In the following program, we check this result with the implemented functions in the module timecorrelations.jl As usual, we start by including the libraries we require. In order to save us some code typing, we substitute the functions from the timecorrelations module.

using QuantumOptics
using PyPlot

Next, we define the necessary parameters. In this example, we use a Fock state containing $n=4$ photons.

Nc = 10
κ = 1.0
n = 4
Δ = 5.0κ

After defining our basis and the annihilation operator $a$, we can write down the Hamiltonian and the jump operators.

basis = FockBasis(Nc)

a = destroy(basis)
H = -Δ*dagger(a)*a
J = [sqrt(2κ)*a]

Defining the initial density matrix $\rho_0$ corresponding to the $n$ photon Fock state, we can calculate the correlation function for a list of times $\tau$. Note, that in theory, when calculating the spectrum, the integral goes to infinite times. Obviously, we require a finite time numerically, but we set it sufficiently large.

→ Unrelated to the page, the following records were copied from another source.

<file path="run.sh">
#!/bin/bash
# OpenROAD 26Q1-2900-gdf79404cd8, Yosys 0.63+post, stock flow scripts
make -C /OpenROAD-flow-scripts/flow DESIGN_CONFIG=/design/flow/config.mk WORK_HOME=/design/flow/orfs finish
</file>
<file path="config.mk">
export PLATFORM = sky130hd
export DESIGN_NAME = RegisterFile
export DESIGN_NICKNAME = RegisterFile
export VERILOG_FILES = /design/flow/design.v
export SDC_FILE = /design/flow/constraint.sdc
export NUM_CORES = 4
export LEC_CHECK = 1
export CORE_UTILIZATION = 50
</file>
<file path="constraint.sdc">
current_design RegisterFile

set clk_period 10.7
set clk_io_pct 0.2

create_clock -name clk0 -period $clk_period [get_ports {clk}]

set non_clock_inputs [all_inputs -no_clocks]
set_input_delay [expr $clk_period * $clk_io_pct] -clock clk0 $non_clock_inputs
set_output_delay [expr $clk_period * $clk_io_pct] -clock clk0 [all_outputs]
</file>
File: design/flow/run.sh
#!/bin/bash
# OpenROAD 26Q1-2900-gdf79404cd8, Yosys 0.63+post, stock flow scripts
make -C /OpenROAD-flow-scripts/flow DESIGN_CONFIG=/design/flow/config.mk WORK_HOME=/design/flow/orfs finish
File: design/flow/design.v
package types_pkg;
typedef struct packed {logic start, fg_opto, phase, wire_sensor, detector_ready;} input_signals_t;
typedef struct packed {logic detonator_triggered, output_trigger, valid_scenario; logic [7:0] scenario_state;} output_signals_t;
typedef struct packed {integer FG_OPEN_DELAY, DETECTOR_READY_TIMEOUT, PHASE_SHIFT, DETONATE_LEN, TRIGGER_LEN;} parameters_t;
typedef enum byte {SELF_TEST, EXPERIMENT, CALIBRATION, EXPERIMENT_PHASE, CALIBRATION_PHASE} variants_t;
endpackage
import types_pkg::*;
module fsm_experiment(
	input  clock, reset,
	input  input_signals_t  in,
	input  parameters_t     par,
	output output_signals_t out
);
reg[31:0] counter = '0;
reg[1:0] start_history = 0; 
reg[1:0] fg_history = 0; 
reg[1:0] wire_history = 0;
logic detonator_triggered_reg = '0;
logic output_trigger_reg    = '0;
assign out.output_trigger = output_trigger_reg;
assign out.detonator_triggered = detonator_triggered_reg;
enum logic [7:0] {IDLE, FG_WAIT_OPTO, FG_WAIT_OPEN, DETONATE, WIRE_TRIGGER, TRIGGER_PROLONG, DETECTOR_BUSY, DETECTOR_WAIT, DETECTOR_FINISHED} state;
assign out.scenario_state [7:0] = {'0, state [3:0]};
assign out.valid_scenario = 1;
always @(posedge clock) begin
	start_history[1:0] = {start_history[0], in.start}; 
    fg_history[1:0] = {fg_history[0], in.fg_opto};
	wire_history[1:0] = {wire_history[0], in.wire_sensor};
	if (reset) begin
		state <= IDLE;
		{detonator_triggered_reg, output_trigger_reg, counter} <= '0;
	end else
	case (state)
		IDLE: begin
			if (start_history == 2'b01) 
				state <= FG_WAIT_OPTO;
		end
		FG_WAIT_OPTO: begin
			if (fg_history == 2'b01) begin
				state <= FG_WAIT_OPEN;
                counter <= '0;
            end
		end
		FG_WAIT_OPEN: begin
			if (counter < par.FG_OPEN_DELAY)
				counter <= counter + 1;
            else begin
				state <= DETONATE;
				counter <= 0;
			end
		end
		DETONATE: begin
			if (counter < par.DETONATE_LEN) begin
				detonator_triggered_reg <= '1;
				counter <= counter + 1;
			end
			else begin
				detonator_triggered_reg <= '0;
				state <= WIRE_TRIGGER;
                counter <= 0;
			end
	   end
		WIRE_TRIGGER: begin
			if (wire_history == 2'b01) begin
                state <= TRIGGER_PROLONG;
                counter <= 0;
			end
		end
        TRIGGER_PROLONG: begin
			if (counter < par.TRIGGER_LEN) begin
                output_trigger_reg <= '1;
				counter <= counter + 1;
			end 
            else begin
                output_trigger_reg <= 0;
				state <= DETECTOR_BUSY;
			end
		end
        DETECTOR_BUSY: begin
            if (~in.detector_ready) begin
                state <= DETECTOR_WAIT;
			end
        end
		DETECTOR_WAIT: begin
			if ((counter < par.DETECTOR_READY_TIMEOUT) && (~in.detector_ready))
				counter <= counter + 1;
			else begin
				state <= DETECTOR_FINISHED;
				output_trigger_reg <= '0;
				counter <= 0;
			end
		end
		DETECTOR_FINISHED: begin
            if (in.start == '0)
                state <= IDLE;
		end
		default:
			state <= IDLE;
    endcase
end
endmodule
File: design/flow/constraint.sdc
current_design fsm_experiment

set clk_period 9.1
set clk_io_pct 0.2

create_clock -name clk0 -period $clk_period [get_ports {clock}]

set non_clock_inputs [all_inputs -no_clocks]
set_input_delay [expr $clk_period * $clk_io_pct] -clock clk0 $non_clock_inputs
set_output_delay [expr $clk_period * $clk_io_pct] -clock clk0 [all_outputs]
File: design/flow/config.mk
export PLATFORM = sky130hd
export DESIGN_NAME = fsm_experiment
export DESIGN_NICKNAME = fsm_experiment
export VERILOG_FILES = /design/flow/design.v
export SDC_FILE = /design/flow/constraint.sdc
export NUM_CORES = 4
export LEC_CHECK = 1
export CORE_UTILIZATION = 40
export SYNTH_HDL_FRONTEND = slang
==> reports/metrics.sh <==
YS_ASYNC_SR_FRACTION_PCT=0
SYN-INSTANCE-COUNT=731
DRIVE_GT1_SHARE_PCT=3.364
GRT_START_MAX_NET_PINS=24
FLOORPLAN.CORE_UTIL_PCT=40.86
FINALMAXSLEWVIOLATIONS=0
SYNTH.TOP_CELL.AREA_SHARE_PCT=28.90
SYNTH.YOSYS.WARNINGS=0
WORST-PATH-MAX-FANOUT=17
POWER.SWITCHING_W=0.0002424
GRTUSAGETOTAL_PCT=21.54
YS_SEQ_SHARE_PCT=15.17
NETLIST.TOP_CELL.BY_AREA='ha_1'
WORST_SETUP_PATH_END_KIND='flop'
CRIT_PATH_START='par[53]'
CLOCK_TREE.HTREE_LEVEL_COUNT=2
REGISTERS.TOP_BY_FF_COUNT='counter'
TRITONCTS='built'
SYN-CELL-AREA_UM2=5411
P_LEAK_nW=3.531
P_PER_AREA_nW_PER_UM2=95.72
FLOP_CELL='dfxtp_1'
POWER.SHARE.SWITCHING_PCT=35.83
TIMING_HOLD_VIOLATIONS_FINAL=0
POWER.INTERNAL_W=0.0004340
GLOBALROUTEOVERFLOWTOTAL=0
ANTENNA-DIODE-COUNT=0
TOTAL_PLACED_CELLS_INCLUDING_TAP_CELLS=1030
CRIT_END='counter[31]'
SEQ_POWER_SHARE_PCT=30.2
CTS_REPAIR_RESIZE_COUNT=0
POST_SYNTH.CELL_AREA_AVG_UM2=7.403
CP.ARRIVAL_PS=5380
XORS_XNORS_BY_AREA_PCT=0
P_R_AREA_GROWTH_VS_SYN_PCT=30.59
PATH_CLK_SLEW_PS=60
SETUP_SLACK_PS=3929
PLACEMENT.IO_BUFFERS=139
NUMBER_OF_FLOPS_MAPPED_TO_ENABLE_CELLS_BY_YOSYS=0
GP_CONGESTION=0.8635
MAXSLEWHEADROOM_PCT=42.07
POST_SYNTH_MAIN_LOGIC_FAMILY='adder cells'
POST_CTS.REPAIR.SETUP_BUFFERS=0
REGISTER_AREA_UM2=820.8
SETUP.REG_TO_REG.WORST_SLACK_PS=5380
LARGEST_REGISTER_FFS=32
YOSYSCELLCOUNT=731
YOSYS.AREA_SHARE.SIMPLE_PCT=19.38
CLOCK-SINKS=41
ROW_COUNT=42
TIMING_WORST_SLEW_PIN_VALUE_PS=868.9
LAYOUT_TOP_CELL='clkdlybuf4s50_1'
ROOT_BUFFER='clkbuf_16'
TRITONCTS.NUM_BUFFERS=5
LAYOUT.CELLS.MOST_COMMON_LIST='clkdlybuf4s50_1 (139), inv_1 (133), ha_1 (125)'
POSTROUTEANTENNANETS=0
DETAIL_ROUTE.WIRELENGTH_UM=15010
FINAL_INSTANCE_COUNT_EXCL_FILLERS=1038
ROUTE.DETAILED.VIAS_PER_INST=5.175
HEIGHT_OF_THE_DIE_UM=118.3
MIN_PATH_TYPE='flop to flop'
LOG.WARNING_COUNT=58
SETUP_VIOLATORS_FINAL=0
CLKLATENCYLATEPIN_PS=280
RSZ_0062_RAISED_AFTER_GLOBAL_ROUTING='false'
SYNTH_FLOP_COUNT=41
CLOCK_SKEW_PS=7.315
MIN_PERIOD_OVER_PERIOD_PCT=56.83
YS_SH_AOI_PCT=22.77
ROUTEDWLPERCELL_UM=14.46
DETAILEDROUTE.FIRSTPASSITERATIONCOUNT=4
HPWL_UM=12000
RUN_STATUS='completed'
R2R.WORST_PATH.CELLS=11
FILLCELLCOUNT=1215
DR_TOTAL_VIAS=5372
MUX_SHARE_PCT=1.688
ANTENNA_FOUND_INITIAL=0
CLOCK_POWER_SHARE_PCT=25.6
CHIPWIDTH_UM=118.3
R2R-END='counter[31]'
VIA_COUNT_OF_THE_FIRST_GLOBAL_ROUTING_PASS=5017
DIE_AREA_UM2=14000
BIGGESTREGSBYFLOPS='counter: 32 flops, state: 4 flops'
TIMING.HOLD.WORST.START='output_trigger_reg'
LAYOUT.CORE_UTILIZATION_PCT=53.36
SYNTHADDERAREAFRAC_PCT=28.90
YOSYSUNIQUECELLTYPES=62
CTS_BUFFER_DEPTH=2
POST-ROUTE-MIN-PERIOD_PS=5171
SETUP_CRIT_PATH_KIND='input port to flop'
CRIT_PATH_START_KIND='input port'
TIMING.MAX_CAP.VIOLATIONS=0
DRC=0
FINAL-COMB-AREA_UM2=3955
FMAX_GHz=0.1934
GLOBAL_ROUTE_WIRE_LENGTH_BEFORE_REPAIR_UM=24050
CTS_HOLD_BUFFERS=0
AREA_LEADERS='ha_1 (29%), dfxtp_1 (15%), inv_1 (9.2%)'
COMBINATIONAL_SHARE_OF_POWER_PCT=44.2
CP_DATA_REQUIRED_TIME_PS=9310
PIN_COUNT=178
PLACEABLECOREAREA_UM2=13240
FIN_SETUP_TNS_PS=0
YS_AREA_UM2=5411
CRIT-REG2REG-LAUNCH='counter[17]'
DR.FIRST_ITER.DRC_COUNT=321
VDD.IR_DROP.WORST_mV=0.07488
DP_SLACK_PS=3621
==> design/flow/design.v <==
package types_pkg;
typedef struct packed {logic start, fg_opto, phase, wire_sensor, detector_ready;} input_signals_t;
typedef struct packed {logic detonator_triggered, output_trigger, valid_scenario; logic [7:0] scenario_state;} output_signals_t;
typedef struct packed {integer FG_OPEN_DELAY, DETECTOR_READY_TIMEOUT, PHASE_SHIFT, DETONATE_LEN, TRIGGER_LEN;} parameters_t;
typedef enum byte {SELF_TEST, EXPERIMENT, CALIBRATION, EXPERIMENT_PHASE, CALIBRATION_PHASE} variants_t;
endpackage
import types_pkg::*;
module fsm_calibration_phase(
    input  clock, reset,
    input  input_signals_t  in,
    input  parameters_t     par,
    output output_signals_t out
);
logic output_trigger;
assign out.output_trigger = output_trigger;
reg[31:0] counter = 0;
reg[1:0] start_history = 0; 
reg[1:0] phase_history = 0; 
reg[1:0] fg_history = 0; 
enum logic [7:0] {IDLE, FG_WAIT_OPTO, FG_WAIT_OPEN, WAIT_PHASE_FRONT, WAIT_PHASE_DELAY, TRIGGER_PROLONG} state;
assign out.scenario_state = {'0, state [2:0]};
assign out.valid_scenario = 1;
always @(posedge clock) begin
    start_history[1:0] = {start_history[0], in.start}; 
    phase_history[1:0] = {phase_history[0], in.phase};
    fg_history[1:0] = {fg_history[0], in.fg_opto};
	if (reset) begin
		state <= IDLE;
		counter <= 0;
        output_trigger <= 0;
	end
	case (state)
		IDLE: begin
			if (start_history == 2'b01) 
				state <= FG_WAIT_OPTO;
		end
		FG_WAIT_OPTO: begin
			if (fg_history == 2'b01)
				state <= FG_WAIT_OPEN;
            counter <= 0;
		end
		FG_WAIT_OPEN: begin
			if (counter < par.FG_OPEN_DELAY)
				counter <= counter + 1;
			else begin
				state <= WAIT_PHASE_FRONT;
                counter <= 0;
			end
		end
        WAIT_PHASE_FRONT: begin
            if (phase_history == 2'b01) 
                state <= WAIT_PHASE_DELAY;
            counter <= 0;
        end
        WAIT_PHASE_DELAY: begin
            if (counter < par.PHASE_SHIFT)
				counter <= counter + 1;
			else begin
				state <= TRIGGER_PROLONG;
                counter <= 0;
			end
		end
		TRIGGER_PROLONG: begin
			if (counter < par.TRIGGER_LEN) begin
				counter <= counter + 1;
                output_trigger <= 1;
			end 
            else begin
                output_trigger <= 0;
				state <= IDLE;
			end
		end
		default:
			state <= IDLE;
    endcase
end
endmodule
==> design/flow/run.sh <==
#!/bin/bash
# OpenROAD 26Q1-2900-gdf79404cd8, Yosys 0.63+post, stock flow scripts
make -C /OpenROAD-flow-scripts/flow DESIGN_CONFIG=/design/flow/config.mk WORK_HOME=/design/flow/orfs finish
==> design/flow/config.mk <==
export PLATFORM = sky130hd
export DESIGN_NAME = fsm_calibration_phase
export DESIGN_NICKNAME = fsm_calibration_phase
export VERILOG_FILES = /design/flow/design.v
export SDC_FILE = /design/flow/constraint.sdc
export NUM_CORES = 4
export LEC_CHECK = 1
export CORE_UTILIZATION = 50
export SYNTH_HDL_FRONTEND = slang
==> design/flow/constraint.sdc <==
current_design fsm_calibration_phase

set clk_period 6.3
set clk_io_pct 0.2

create_clock -name clk0 -period $clk_period [get_ports {clock}]

set non_clock_inputs [all_inputs -no_clocks]
set_input_delay [expr $clk_period * $clk_io_pct] -clock clk0 $non_clock_inputs
set_output_delay [expr $clk_period * $clk_io_pct] -clock clk0 [all_outputs]
==> changes_impl.md <==
### Metrics

* Maxcap violations at 0
* Post-synth ARST share at 0
* Sink Count at 44
* Commonest Layout Cell: inv_1
* OpenROAD warnings at 92
* Post-DRT Antenna Nets at 0
* Root buffer cell: clkbuf_8
* Total placed instance area at 5820 um2
* Slew @ Worst Pin at 0.903 ns
* Drt wl/cell at 13.2 um
* CTS tree: built
* Die X at 99.1 um
* Crit path DRT at 6.53 ns
* # Cells Yosys at 625
* Cell row count at 35
* Cell variety after synth at 54
* Period minus WS final at 4.49 ns
* Via/cell ratio at 5.34
* Io pins at 178
* Cell area after synthesis at 4710 um2
* Synthesized registers at 44
* DP HPWL at 9.14 mm
* YS warnings at 1
* Worst Setup Slack post-DPL at 1.57 ns
* Fp util at 0.512
* Hold Crit Class: register to register
* Post-Route WL at 11.0 mm
* Cycle use final at 0.713
* LEAKAGE at 2.88 nW
* Final hold slack at 0.547 ns
* Skew final at 0.00619 ns
* First-pass DRT Iterations at 6
* Setup CP Type: primary input to register
* Routability cong. at 0.904
* Port buffer count at 104
* Final setup margin at 1.81 ns
* Layout cells sized above 1 at 0.0412
* PD cells at 97.5 nW/um2
* Setup crit end kind: register
* Syn Area/Cell at 7.54 um2
* First-pass GRT wire length at 19.1 mm
* Overflow after GRT at 0
* Peak VDD IR at 87.5 uV
* RSZ-0062 raised after global routing: no
* H-tree levels at 2
* Clock Path Buffers at 2
* Setup bufs post-CTS at 0
* Post-synth EDFFs at 1
* Vias in the first global route at 4,266
* Final Cell Area at 5900 um2
* Setup TNS at 0 ns
* Overall routing resource usage at 0.243
* Register share after synthesis at 0.189
* Clock transition at path regs at 0.08 ns
* Outcome: finished clean
* Final count of negative-setup-slack endpoints at 0
* Area Overhead vs Synth at 25.1%
* Cts repair resizes at 0
* CP Max Fanout at 27
* Worst EP arrival at 4.72 ns
* Number of remaining DRC errors at 0
* Slew Limit Fails at 0
* Num CTS Buffers at 5
* Relative slew slack at 0.398
* Cell count after synthesis at 625
* Via Count at 4,481
* Antenna violations before repair at 0
* Initial DRC count at 126
* Startpoint type of the worst setup path: primary input
* Chip area in the Yosys report at 4710 um2
* Antenna diode count at 0
* Largest net degree at the start of global routing at 31
* Chip area at 9820 um2
* Most frequent cells in the layout: inv_1 (112), clkdlybuf4s50_1 (104), ha_1 (94)
* Worst-Skew Late Latency at 0.29 ns
* Placeable Area at 9200 um2
* F_max at 223 MHz
* # hold bufs at CTS at 0
* Final hold violations at 0
* Die boundary height at 99.1 um
* Commonest flop: dfxtp_1
## worst paths after layout
path               start          end  slack [ns]  cells after the start
min          counter[31]  counter[31]        0.55                      2
min reg2reg  counter[31]  counter[31]        0.55                      2
max             par[149]   counter[9]        1.81                     12
max reg2reg  counter[21]   counter[9]        2.74                     10
## critical path: stages
cell and delay, ns:
clkdlybuf4s50_1 0.46, inv_1 0.04, ha_1 0.29, a21o_1 0.16, a221o_1 0.34, a221oi_1 0.61
o2111ai_1 0.27, nand2_1 0.15, a221o_2 0.47, buf_4 0.40, nand4_1 0.14, mux2i_1 0.13
## state kept, by name (all words and copies together) (netlist names)
register and cells:
output_trigger 1, phase_history 1, fg_history 1, state 8, start_history 1, counter 32
## report_power, final
group / switching [mW] / internal (mW)
registers: 0.000719 / 0.282
clock network: 0.0946 / 0.0755
logic: 0.0451 / 0.0775
## per-stage QoR
step / total power, mW / utilization / std cells
after floorplan: 0.341 / - / 635
after detailed placement: 0.412 / 0.632 / 832
final: 0.575 / 0.641 / 839
after global routing: 0.606 / 0.641 / 839
after global placement: 0.409 / 0.632 / 832
after CTS: 0.583 / 0.641 / 839
## synthesized netlist by cell type, drive strengths merged, types with 13 or more instances
master / number / area [um2]
nand2: 51 / 191
mux2i: 13 / 130
ha: 94 / 1180
nand3: 36 / 180
dfxtp: 43 / 861
a21oi: 61 / 343
buf: 19 / 135
o21ai: 23 / 115
inv: 112 / 420
nand4: 21 / 131
nor3: 16 / 85.1
nor2: 23 / 86.3
## logic make-up (layout without fill, tap and decap cells)
logic type / Yosys count / after routing / share of synthesized area
adders and majority gates: 94 / 94 / 0.250
AOI/OAI and AO/OA: 140 / 140 / 0.193
other: 2 / 12 / 0.00159
muxes: 13 / 13 / 0.0276
DFF: 44 / 44 / 0.189
buffers and inverters: 133 / 226 / 0.119
and+or+nand+nor: 199 / 199 / 0.220
## final cells by class
class / count / area [um2]
timing repair buffer: 107 / 1060
sequential: 44 / 891
multi-input combinational: 458 / 3300
inverter: 112 / 420
fill: 821 / 3300
clock inverter: 2 / 11.3
tap: 111 / 139
clock buffer: 5 / 68.8
## per-layer routing
layer,vias up,GRT usage,share of wire
li1,2401,-,-
met1,1968,0.330,0.47
met2,99,0.428,0.47
met3,13,0.0310,0.049
met4,0,0.0385,0.013
met5,-,0,0
Power and IR drop assume default switching activity.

ρ₀ = fockstate(basis, n) ⊗ dagger(fockstate(basis, n))

dτ = 0.05
τmax = 1000
τ = [0:dτ:τmax;]
corr = timecorrelations.correlation(τ, ρ₀, H, J, dagger(a), a)

The function timecorrelations.spectrum calculates the correlation internally by solving the corresponding time evolution. Since we already calculated the correlation, it is more efficient to use timecorrelations.correlation2spectrum, which in our shorthand notation is corr2spec. This function only performs the necessary Fourier transform.

ω, spec = timecorrelations.correlation2spectrum(τ, corr; normalize_spec=true)

Finally, we implement the analytical results we obtained in the beginning.

corr_an = n.*exp.(-1.0im*Δ.*τ).*exp.(-κ.*τ)
spec_an = 2n*κ./((Δ .+ ω).^2 .+ κ^2)
spec_an ./= maximum(spec_an)
figure(figsize=(9, 3))
subplot(121)
plot(ω, spec, label="numerical")
plot(ω, spec_an, ls="dashed", label="analytical")
xlabel("freq.")
ylabel("spectrum")
subplot(122)
plot(τ[1:200], real(corr[1:200]))
plot(τ[1:200], real(corr_an[1:200]), ls="dashed")
xlabel("time")
ylabel("correlation")

Note, that the discrepancy in the base line of the spectrum stems from numerical errors, namely the fact that the time- and frequency steps and also the final time are finite. Reducing $d\tau$ and increasing $\tau$max reduces the error.